That was the primary impulse, to speak to people, but, of course, he had the artist’s quest for recognition too. Letters to his wife Surama, when he was working at Filmistan Studios in Bombay, briefly, in the mid-1950s, speak of the fame he had hoped to find along the way.
From Idealism to Isolation: The Making and Unmaking of Ritwik Ghatak
And therein lies the unravelling of Ghatak.
His first film, Nagarik, made in 1952, went unreleased till after his death in 1976. Why? Because he had had his differences with the Communist Party of India (and the Indian People’s Theatre Association) he belonged to, and was expelled. And, from what I have picked up from various people I have spoken to, members of that party prevented the film from getting a release.

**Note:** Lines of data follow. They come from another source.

This design comes from an exercise in tuning for small area on the open sky130 flow, not from production work. Only simulation tests tie the RTL to the original design; equivalence was not proved. Power is estimated from default activity; no workload was simulated.

== exp/harbor ==
==> flow/design.v (excerpt) <==
module fanctl (
    input  wire        clk,
    input  wire        rst,           
    input  wire        bus_wr,
    input  wire [2:0]  bus_addr,
    input  wire [31:0] bus_wdata,
    output reg  [31:0] bus_rdata,
    input  wire [7:0]  ticks,
    output wire        act_req,
    output wire [2:0]  act_op,
    output wire [5:0]  act_pin,
    output wire        act_val,
    input  wire        act_ack,
    input  wire        act_ok,
    input  wire [31:0] act_rdata,
    output reg         tr_set_valid,
    output wire [5:0]  tr_set_pin,
    output wire        tr_set_val,
    output reg         tr_dec_valid,
    output wire [3:0]  tr_dec_op,
    output wire [31:0] tr_dec_t,
    output reg  [3:0]  tr_dec_outcome,
    output wire [6:0]  tr_dec_perc,
    output wire        tr_dec_sleep
);
    localparam [2:0] ST_IDLE = 3'd0, ST_BUSY = 3'd1, ST_DONE = 3'd2,
                     ST_STOPPED = 3'd3, ST_FAULT = 3'd4;
    localparam [3:0] OP_FIXED = 4'h1, OP_HYST = 4'h2, OP_THERMO = 4'h3,
                     OP_RPIN = 4'h4, OP_RTEMP = 4'h5, OP_PULSE = 4'h6,
                     OP_STOP = 4'h7;
    localparam [3:0] F_NONE = 4'd0, F_SENSOR = 4'd1, F_OPEN = 4'd2,
                     F_CFG = 4'd3, F_IO = 4'd4, F_USAGE = 4'd5;
    localparam [3:0] O_SKIP = 4'd0, O_NONE = 4'd1, O_ON = 4'd2, O_OFF = 4'd3,
                     O_SLEEP = 4'd4, O_WAKE = 4'd5, O_INC = 4'd6,
                     O_DEC = 4'd7, O_HOLD = 4'd8;
    localparam [3:0] S_OPEN  = 4'b0000,
                     S_CFG   = 4'b0001,
                     S_SETH  = 4'b0010,    
                     S_GET   = 4'b0011,
  ...
Size in the first run: ~1200 cells after synthesis, about 140 flip-flops, about 180 I/O pins, roughly 11000 um^2 of cells after synthesis.
Settings: LEC_CHECK=0, ABC_AREA=1, CAP_MARGIN=20, CORE_MARGIN=2, CORE_UTILIZATION=50, CTS_BUF_LIST=sky130_fd_sc_hd__clkbuf_8, PLACE_DENSITY=0.6, SLEW_MARGIN=20; clock period 50.0 ns.
standard.sh (not shown) runs the stock make flow with config.mk's settings and CLKGATE_MAP_FILE= SYNTH_SCRIPT=/design/flow/synth_recipe.tcl, a recipe that flattens the netlist after the stock synthesis.
==> flow/flow/run.sh <==
#!/bin/bash
# Own layout flow: the standard flow (standard.sh) with two changes:
#  - ABC maps the synthesised logic with an area-oriented script (flow/abc_area.script)
#    in place of ORFS's abc_area.script; everything else in synthesis is unchanged;
#  - the port buffers that placement inserts are the smallest buffer (buf_1), and
#    synthesis adds no buffers of its own between registers and ports (placement buffers
#    every port anyway);
#  - clock tree synthesis builds fewer, larger leaf clusters and adds no dummy loads.
# Each tool's output is kept in the ORFS logs under orfs/logs; standard.sh's own output
# goes to standard.log in this folder.
set -euo pipefail
W=$(pwd)
rm -rf "$W/scripts_own"
cp -r "$FLOW_HOME/scripts" "$W/scripts_own"
cp "$W/flow/abc_area.script" "$W/scripts_own/abc_area.script"
export SCRIPTS_DIR="$W/scripts_own"
export BUFFER_PORTS_ARGS="-buffer_cell sky130_fd_sc_hd__buf_1"
export SYNTH_INSBUF=0
# clock tree: clkbuf_8 clusters of up to 30 registers, no dummy balancing loads
export CTS_ARGS="-sink_clustering_enable -repair_clock_nets -dont_use_dummy_load -buf_list sky130_fd_sc_hd__clkbuf_8 -sink_clustering_size 30 -sink_clustering_max_diameter 150"
bash "$W/standard.sh" > "$W/standard.log" 2>&1
==> flow/flow/abc_area.script <==
strash
&get -n
&st
&dch
&nf -R 1000
&put
strash
&get -n
&st
&dch
&nf -R 1000
&put
strash
&get -n
&st
&dch
&nf -R 1000
&put
topo
Edits applied to the flow inputs when going from exp/harbor to exp/nickel:
==> flow/flow/run.sh <==
#!/bin/bash
# Own layout flow: the standard flow (standard.sh) with two changes:
#  - ABC maps the synthesised logic with an area-oriented script (flow/abc_area.script)
#    in place of ORFS's abc_area.script; everything else in synthesis is unchanged;
#  - the port buffers that placement inserts are the smallest buffer (buf_1), and
#    synthesis adds no buffers of its own between registers and ports (placement buffers
#    every port anyway).
# Each tool's output is kept in the ORFS logs under orfs/logs; standard.sh's own output
# goes to standard.log in this folder.
set -euo pipefail
W=$(pwd)
rm -rf "$W/scripts_own"
cp -r "$FLOW_HOME/scripts" "$W/scripts_own"
cp "$W/flow/abc_area.script" "$W/scripts_own/abc_area.script"
export SCRIPTS_DIR="$W/scripts_own"
export BUFFER_PORTS_ARGS="-buffer_cell sky130_fd_sc_hd__buf_1"
export SYNTH_INSBUF=0
bash "$W/standard.sh" > "$W/standard.log" 2>&1
Notes after the runs:
On least setup slack across all paths after layout: exp/nickel sits above exp/harbor.
In the final reports, the cell area of exp/nickel is larger than that of exp/harbor.
Re final worst-path cycle share: exp/harbor and exp/nickel aren't equal, and the higher value belongs to exp/harbor.
When exp/nickel is measured against exp/harbor, its fmax turns out about 0.4% higher.
Inputs modified between exp/nickel and exp/zinc:
-- flow/flow/run.sh --
<<< exp/nickel, line 6
#    synthesis adds no buffers of its own between registers and ports (placement buffers
#    every port anyway).
# Each tool's output is kept in the ORFS logs under orfs/logs; standard.sh's own output
>>> exp/zinc, line 6
#    synthesis adds no buffers of its own between registers and ports (placement buffers
#    every port anyway);
#  - clock tree synthesis builds fewer, larger leaf clusters and adds no dummy loads.
# Each tool's output is kept in the ORFS logs under orfs/logs; standard.sh's own output
<<< exp/nickel, line 17
export SYNTH_INSBUF=0
bash "$W/standard.sh" > "$W/standard.log" 2>&1
>>> exp/zinc, line 18
export SYNTH_INSBUF=0
# clock tree: clkbuf_8 clusters of up to 30 registers, no dummy balancing loads
export CTS_ARGS="-sink_clustering_enable -repair_clock_nets -dont_use_dummy_load -buf_list sky130_fd_sc_hd__clkbuf_16 -sink_clustering_size 50 -sink_clustering_max_diameter 400"
bash "$W/standard.sh" > "$W/standard.log" 2>&1
-- flow/flow/abc_area.script --
<<< exp/nickel, line 1
strash
>>> exp/zinc, line 1
strash
&get -n
&st
&dch
&nf -R 1000
&put
strash
&get -n
&st
&dch
&nf -R 1000
&put
strash
Findings:
The post-synthesis share of cell area spent on xor and xnor gates was comparable across exp/zinc and exp/nickel. Of exp/zinc and exp/nickel, the lower die height belongs to exp/zinc. Area of the placeable core, exp/zinc and exp/nickel: larger value in exp/nickel.

* * *

Starting RTL as in the previous note.
Design fanctl, start of the top module:
module fanctl (
    input  wire        clk,
    input  wire        rst,           
    input  wire        bus_wr,
    input  wire [2:0]  bus_addr,
    input  wire [31:0] bus_wdata,
    output reg  [31:0] bus_rdata,
    input  wire [7:0]  ticks,
    output wire        act_req,
    output wire [2:0]  act_op,
    output wire [5:0]  act_pin,
    output wire        act_val,
    input  wire        act_ack,
    input  wire        act_ok,
    input  wire [31:0] act_rdata,
    output reg         tr_set_valid,
    output wire [5:0]  tr_set_pin,
    output wire        tr_set_val,
    output reg         tr_dec_valid,
    output wire [3:0]  tr_dec_op,
    output wire [31:0] tr_dec_t,
    output reg  [3:0]  tr_dec_outcome,
    output wire [6:0]  tr_dec_perc,
    output wire        tr_dec_sleep
);
==> flow/config.mk <==
export PLATFORM = sky130hd
export DESIGN_NAME = fanctl
export DESIGN_NICKNAME = fanctl
export VERILOG_FILES = /design/flow/design.v
export SDC_FILE = /design/flow/constraint.sdc
export NUM_CORES = 4
export LEC_CHECK = 0
export ABC_AREA = 1
export CAP_MARGIN = 20
export CORE_MARGIN = 2
export CORE_UTILIZATION = 50
export CTS_BUF_LIST = sky130_fd_sc_hd__clkbuf_8
export PLACE_DENSITY = 0.6
export SLEW_MARGIN = 20
==> flow/constraint.sdc <==
create_clock -name core_clock -period 50.0 [get_ports {clk}]
set_input_delay 10.0000 -clock core_clock [delete_from_list [all_inputs] [get_ports {clk}]]
set_output_delay 10.0000 -clock core_clock [all_outputs]
set_load 0.01 [all_outputs]
==> flow/flow/run.sh <==
#!/bin/bash
# Own layout flow: the standard flow (standard.sh) with two changes:
#  - ABC maps the synthesised logic with an area-oriented script (flow/abc_area.script)
#    in place of ORFS's abc_area.script; everything else in synthesis is unchanged;
#  - the port buffers that placement inserts are the smallest buffer (buf_1), and
#    synthesis adds no buffers of its own between registers and ports (placement buffers
#    every port anyway);
#  - clock tree synthesis builds fewer, larger leaf clusters and adds no dummy loads.
# Each tool's output is kept in the ORFS logs under orfs/logs; standard.sh's own output
# goes to standard.log in this folder.
set -euo pipefail
W=$(pwd)
rm -rf "$W/scripts_own"
cp -r "$FLOW_HOME/scripts" "$W/scripts_own"
cp "$W/flow/abc_area.script" "$W/scripts_own/abc_area.script"
export SCRIPTS_DIR="$W/scripts_own"
export BUFFER_PORTS_ARGS="-buffer_cell sky130_fd_sc_hd__buf_1"
export SYNTH_INSBUF=0
# clock tree: clkbuf_8 clusters of up to 30 registers, no dummy balancing loads
export CTS_ARGS="-repair_clock_nets -dont_use_dummy_load -buf_list sky130_fd_sc_hd__clkbuf_8"
bash "$W/standard.sh" > "$W/standard.log" 2>&1
==> flow/flow/abc_area.script <==
strash
&get -n
&st
&dch
&nf -R 1000
&put
strash
&get -n
&st
&dch
&nf -R 1000
&put
strash
&get -n
&st
&dch
&nf -R 1000
&put
strash
&get -n
&st
&dch
&nf -R 1000
&put
strash
&get -n
&st
&dch
&nf -R 1000
&put
topo
The first run completed with no timing, DRC or antenna violations.
Change:
--- a/flow/flow/run.sh
+++ b/flow/flow/run.sh
@@ -6,5 +6,5 @@
 #    synthesis adds no buffers of its own between registers and ports (placement buffers
 #    every port anyway);
-#  - clock tree synthesis builds fewer, larger leaf clusters and adds no dummy loads.
+#  - the resizer may not use the largest buffers and inverters.
 # Each tool's output is kept in the ORFS logs under orfs/logs; standard.sh's own output
 # goes to standard.log in this folder.
@@ -17,5 +17,5 @@
 export BUFFER_PORTS_ARGS="-buffer_cell sky130_fd_sc_hd__buf_1"
 export SYNTH_INSBUF=0
-# clock tree: clkbuf_8 clusters of up to 30 registers, no dummy balancing loads
-export CTS_ARGS="-repair_clock_nets -dont_use_dummy_load -buf_list sky130_fd_sc_hd__clkbuf_8"
+# keep the resizer's repairs to small buffers and inverters
+export DONT_USE_CELLS="sky130_fd_sc_hd__bufinv_8 sky130_fd_sc_hd__bufinv_16 sky130_fd_sc_hd__buf_8 sky130_fd_sc_hd__buf_12 sky130_fd_sc_hd__buf_16 sky130_fd_sc_hd__inv_8 sky130_fd_sc_hd__inv_12 sky130_fd_sc_hd__inv_16 sky130_fd_sc_hd__clkinv_8 sky130_fd_sc_hd__clkinv_16 sky130_fd_sc_hd__clkbuf_16"
 bash "$W/standard.sh" > "$W/standard.log" 2>&1
==> flow/flow/abc_area.script (replaced) <==
strash
&get -n
&st
&dch
&nf -R 1000
&put
strash
&get -n
&st
&dch
&nf -R 1000
&put
strash
&get -n
&st
&dch
&nf -R 1000
&put
topo
Wire length rises by a few percent.
Design area climbs by a few percent.
Utilization decreases by 0.28 points.
Non-clock buffer count stays the same.
Sequential cell count stays the same.
Change:
--- a/flow/flow/run.sh
+++ b/flow/flow/run.sh
@@ -6,5 +6,5 @@
 #    synthesis adds no buffers of its own between registers and ports (placement buffers
 #    every port anyway);
-#  - the resizer may not use the largest buffers and inverters.
+#  - clock tree synthesis builds fewer, larger leaf clusters and adds no dummy loads.
 # Each tool's output is kept in the ORFS logs under orfs/logs; standard.sh's own output
 # goes to standard.log in this folder.
@@ -17,5 +17,5 @@
 export BUFFER_PORTS_ARGS="-buffer_cell sky130_fd_sc_hd__buf_1"
 export SYNTH_INSBUF=0
-# keep the resizer's repairs to small buffers and inverters
-export DONT_USE_CELLS="sky130_fd_sc_hd__bufinv_8 sky130_fd_sc_hd__bufinv_16 sky130_fd_sc_hd__buf_8 sky130_fd_sc_hd__buf_12 sky130_fd_sc_hd__buf_16 sky130_fd_sc_hd__inv_8 sky130_fd_sc_hd__inv_12 sky130_fd_sc_hd__inv_16 sky130_fd_sc_hd__clkinv_8 sky130_fd_sc_hd__clkinv_16 sky130_fd_sc_hd__clkbuf_16"
+# clock tree: clkbuf_8 clusters of up to 30 registers, no dummy balancing loads
+export CTS_ARGS="-sink_clustering_enable -repair_clock_nets -dont_use_dummy_load -buf_list sky130_fd_sc_hd__clkbuf_8 -sink_clustering_size 30 -sink_clustering_max_diameter 150"
 bash "$W/standard.sh" > "$W/standard.log" 2>&1
--- a/flow/flow/abc_area.script
+++ b/flow/flow/abc_area.script
@@ -1,2 +1,14 @@
+strash
+&get -n
+&st
+&dch
+&nf -R 1000
+&put
+strash
+&get -n
+&st
+&dch
+&nf -R 1000
+&put
 strash
 &get -n
Result: Clock skew rises by 0.012 ns; total power goes down by 9.7%; utilization rose by 0.28 points; worst setup slack improves by 0.32 ns; register-to-register slack gets better by 0.46 ns; combinational power is lower by about 2%; final cell count decreases by 1.3%; sequential power stays flat.
Change:
--- a/flow/flow/run.sh
+++ b/flow/flow/run.sh
@@ -1,6 +1,10 @@
 #!/bin/bash
-# Own layout flow: the standard flow (standard.sh) with two changes:
-#  - ABC maps the synthesised logic with an area-oriented script (flow/abc_area.script)
-#    in place of ORFS's abc_area.script; everything else in synthesis is unchanged;
+# Own layout flow: the standard flow (standard.sh) with these changes:
+#  - synthesis skips the quick ABC pass inside Yosys's synth command (-noabc), so the
+#    ripple-carry adders of the RTL reach extract_fa intact and map to full-adder cells
+#    without extra inverters;
+#  - the final ABC maps the synthesised logic with an area-oriented script
+#    (flow/abc_area.script) in place of ORFS's abc_area.script; everything else in
+#    synthesis is unchanged;
 #  - the port buffers that placement inserts are the smallest buffer (buf_1), and
 #    synthesis adds no buffers of its own between registers and ports (placement buffers
@@ -17,4 +21,5 @@
 export BUFFER_PORTS_ARGS="-buffer_cell sky130_fd_sc_hd__buf_1"
 export SYNTH_INSBUF=0
+export SYNTH_ARGS="-noabc"
 # clock tree: clkbuf_8 clusters of up to 30 registers, no dummy balancing loads
 export CTS_ARGS="-sink_clustering_enable -repair_clock_nets -dont_use_dummy_load -buf_list sky130_fd_sc_hd__clkbuf_8 -sink_clustering_size 30 -sink_clustering_max_diameter 150"
What happened: Die area went down by 1.5%; flip-flop and latch count stays the same; total power went up by 5.8%; cell area went down by 1.3%; cell count went down by 1.8%; critical path depth went down by 1; synthesized cell count went down by 2.3%.

==> port drivers added, routing unchanged <==
The flow's constraints put no driver on any port. The routed layouts listed below were extracted and timed again, unchanged, in two steps. Step 1 (the two cells are an assumption about what drives the block):
set clk [get_ports {clk}]
set_driving_cell -lib_cell sky130_fd_sc_hd__clkbuf_16 $clk
set_driving_cell -lib_cell sky130_fd_sc_hd__buf_2 [delete_from_list [all_inputs] $clk]
Step 2, shift: input delay + t, output delay - t, t = (earliest + latest rising clock arrival at the registers) / 2. This alone moves slack from input paths to output paths. a / b / c = no drivers / after step 1 / after step 2; a / b = the first two.
run | t, ns | slack for setup (ns) | hold slack, ns | slew at the worst register clock pin (ns)
exp/harbor | 0.494 | 27.151 / 27.177 / 26.682 | 0.463 / 0.463 / 0.463 | 0.09 / 0.09
exp/nickel | 0.508 | 27.243 / 27.267 / 26.759 | 0.466 / 0.466 / 0.466 | 0.10 / 0.10
exp/zinc | 0.472 | 27.509 / 27.540 / 27.068 | 0.464 / 0.464 / 0.464 | 0.07 / 0.07
the first run of note 2 | 0.500 | 27.562 / 27.589 / 27.088 | 0.465 / 0.465 / 0.465 | 0.09 / 0.09
the second run of note 2 | 0.508 | 27.243 / 27.267 / 26.759 | 0.466 / 0.466 / 0.466 | 0.10 / 0.10
the third run of note 2 | 0.500 | 27.562 / 27.589 / 27.088 | 0.465 / 0.465 / 0.465 | 0.09 / 0.09
the fourth run of note 2 | 0.494 | 25.091 / 25.115 / 24.621 | 0.463 / 0.463 / 0.463 | 0.09 / 0.09
After both steps every run listed still meets setup and hold.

A similar fate befell Subarnarekha, made in 1962 but only released in 1965, because of issues with the censors. Apparently they objected to the film’s climax in which the drunk protagonist walks into the quarters of his sister, who has turned to prostitution, in the dead of night, prompting the sister to kill herself. It’s a gut punch of a scene in a magnificent film.
Komal Gandhar, made just before Subarnarekha in 1961, did get released on schedule, but only in limited theatres. It was scuppered by forces—it’s impossible for me to say who was chiefly responsible, though I have heard it said it was the Communist Party again—that played the pettiest of tricks: planting people in the audience in theatres that would laugh at gritty or emotional scenes and howl at the lighter moments.
By all accounts, Ghatak didn’t start out being the man he became—bitter, an alcoholic—when still only in his thirties. He was an idealist, a man full of ideas.
Yes, he wanted recognition, not necessarily a lot of money. Yet, from the early 1950s all the way to the time of his death in the mid-1970s, he also deliberately kicked every chance at success out of his path. To put it simply, he sought glory, but not by compromising. He wanted to do his work, his way, and only his way, and wanted the world to accept him for it.
Art, Conviction, and Conflict: The Price of Staying True
Does that suggest entitlement?
Or, naïveté?
Who knows?
Q: But what if the audience doesn’t accept the artist, or the artist’s worldview? What should the artist do—stay firm in his/her convictions or think about their worldview based on what the audience tells them? Where does the independence of the artist end?
A: An artist must always remain firm in their convictions.
The Q&A above is translated from an interview published posthumously in Ritwik: Nijer Kothay, Nijer Lekhay.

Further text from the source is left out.